Somehow, the dream showed me that there also was a different world in thinking and feeling. (It isn't always like that. Because sometimes anger and irritation can be reflected as well in my dreams towards a person or situation). But it didn't towards Perry the last time i dreamed about him.

Therefore i had to ask myself this: Which part in me is angry/irritated one ?

My answers is; It is my ego.

Ego: is the artificial and imprinted construct which we often identify ourselves with, mixing it up with "our persona". Dependent on how much or little one identifies oneself with the ego, it colors my thinking and feelings. If you observe your ego from "afar" in an impersonal but aware setting - then the question begs: Who are YOU, who is observing your ego ?!

Good question !

I am not saying that in a sort of wishful-thinking-compensating manner. A dream for me can sometimes be a look into a different world behind the veil. (Not being a truth, but giving hints to things beyond what the eye's retina can see). What is veiled to most of us in daily life, can sometimes be glimpsed...

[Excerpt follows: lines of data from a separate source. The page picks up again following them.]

$ cat config.mk
export PLATFORM = sky130hd
export DESIGN_NAME = ex_unit
export DESIGN_NICKNAME = d
export VERILOG_FILES = /design/src/hdl/ncpu_cfg_pkg.sv /design/src/hdl/ncpu_isa_pkg.sv /design/src/hdl/ex_issue_if.sv /design/src/hdl/ex_alu.sv /design/src/hdl/ex_bru.sv /design/src/hdl/ex_commit.sv /design/src/hdl/ex_unit.sv
export SDC_FILE = /design/constraint.sdc
export NUM_CORES = 1
export LEC_CHECK = 0
export BUFFER_PORTS_ARGS = -buffer_cell sky130_fd_sc_hd__buf_2
export CORE_MARGIN = 4
export CORE_UTILIZATION = 50
export CTS_CLUSTER_SIZE = 30
export DETAILED_ROUTE_END_ITERATION = 10
export HOLD_SLACK_MARGIN = 0.02
export PLACE_DENSITY_LB_ADDON = 0.12
export RECOVER_POWER = 100
export SETUP_SLACK_MARGIN = 0.4
export SLEW_MARGIN = 5
export SYNTH_ARGS = -nofsm -noshare
export SYNTH_HDL_FRONTEND = slang
export SYNTH_SLANG_ARGS = --single-unit
$ cat constraint.sdc
create_clock -name clk -period 5.7 [get_ports clk]
set_clock_uncertainty 0.15 [all_clocks]
set_input_delay 0.855 -clock clk [delete_from_list [all_inputs] [get_ports clk]]
set_output_delay 0.855 -clock clk [all_outputs]
set_load 0.05 [all_outputs]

I guess, that when we die in this life, we arrive back to the source of our spirit - and all its knowledge from different densities and lifetimes it has lived. And know EXACTLY what it is all about. What matters - and the many things that do not. And while we ponder over our decisions and actions from the last, recently lived physical avatar life, we held so dear.

Funny. Our earthy lives.

The traps in that state, we tend to get imprinted from... seemingly never fully detaching from. Like stripes that never can get fully washed out/away during that single life while still living.

I wonder though. Imagine that certain people we meet in life, belong to a kind of "soul-family". But in the physical life, they play different rolls in our lives. Sometimes lovers. Sometimes father/son or mother/daughter or sisters/brothers, or other kind of connections. Sometimes, the entities from our soul group will be the enemy or play the "bad guy", distressing our lives - but places us into making choices.

Why ?

 

The Souls journey of lessons

Because that is part of the soul's learning lessons. If our avatars would be fully known as avatars, we wouldn't take our lives seriously. Lessons wouldn't be learned in truth. Crystallization of soul, wouldn't be able to densify through the many life time cycles. No spiritual evolution could take place. Creation itself - would turn into entropy.

That's probably why it all, always feels so damn serious, literal and damn physical in our earthly lives. While we are most often totally submerged with the persona and bodies we live in. Living / experiencing life as if it is "the only life we have".

With it of course, also the relations we have with other people. In good and in bad. Including the choices and consequences we go though - in both good and bad. The traumas we sometimes live through. The pain we inflicted on others, and/or others did on us. There are vital, most important keystones in our lives and lessons.

There are absolutely no coincidences involved !

We meet the people we need to meet. They are not just anyone, or all of them. We really meet the people we need to meet (by free will). And so will be our choices - based on free will. And each one is a key, deeply buried, and often with different awareness and insights at different levels. It is really very puzzling... When you think you found a key - you can sometimes realize a decade later, that there is even more under it.

It reminds me a little bit of a fractal-way of (potentially available) insights can be had, when one is keen to search / investigative, ponder and sense in a vital, aware way.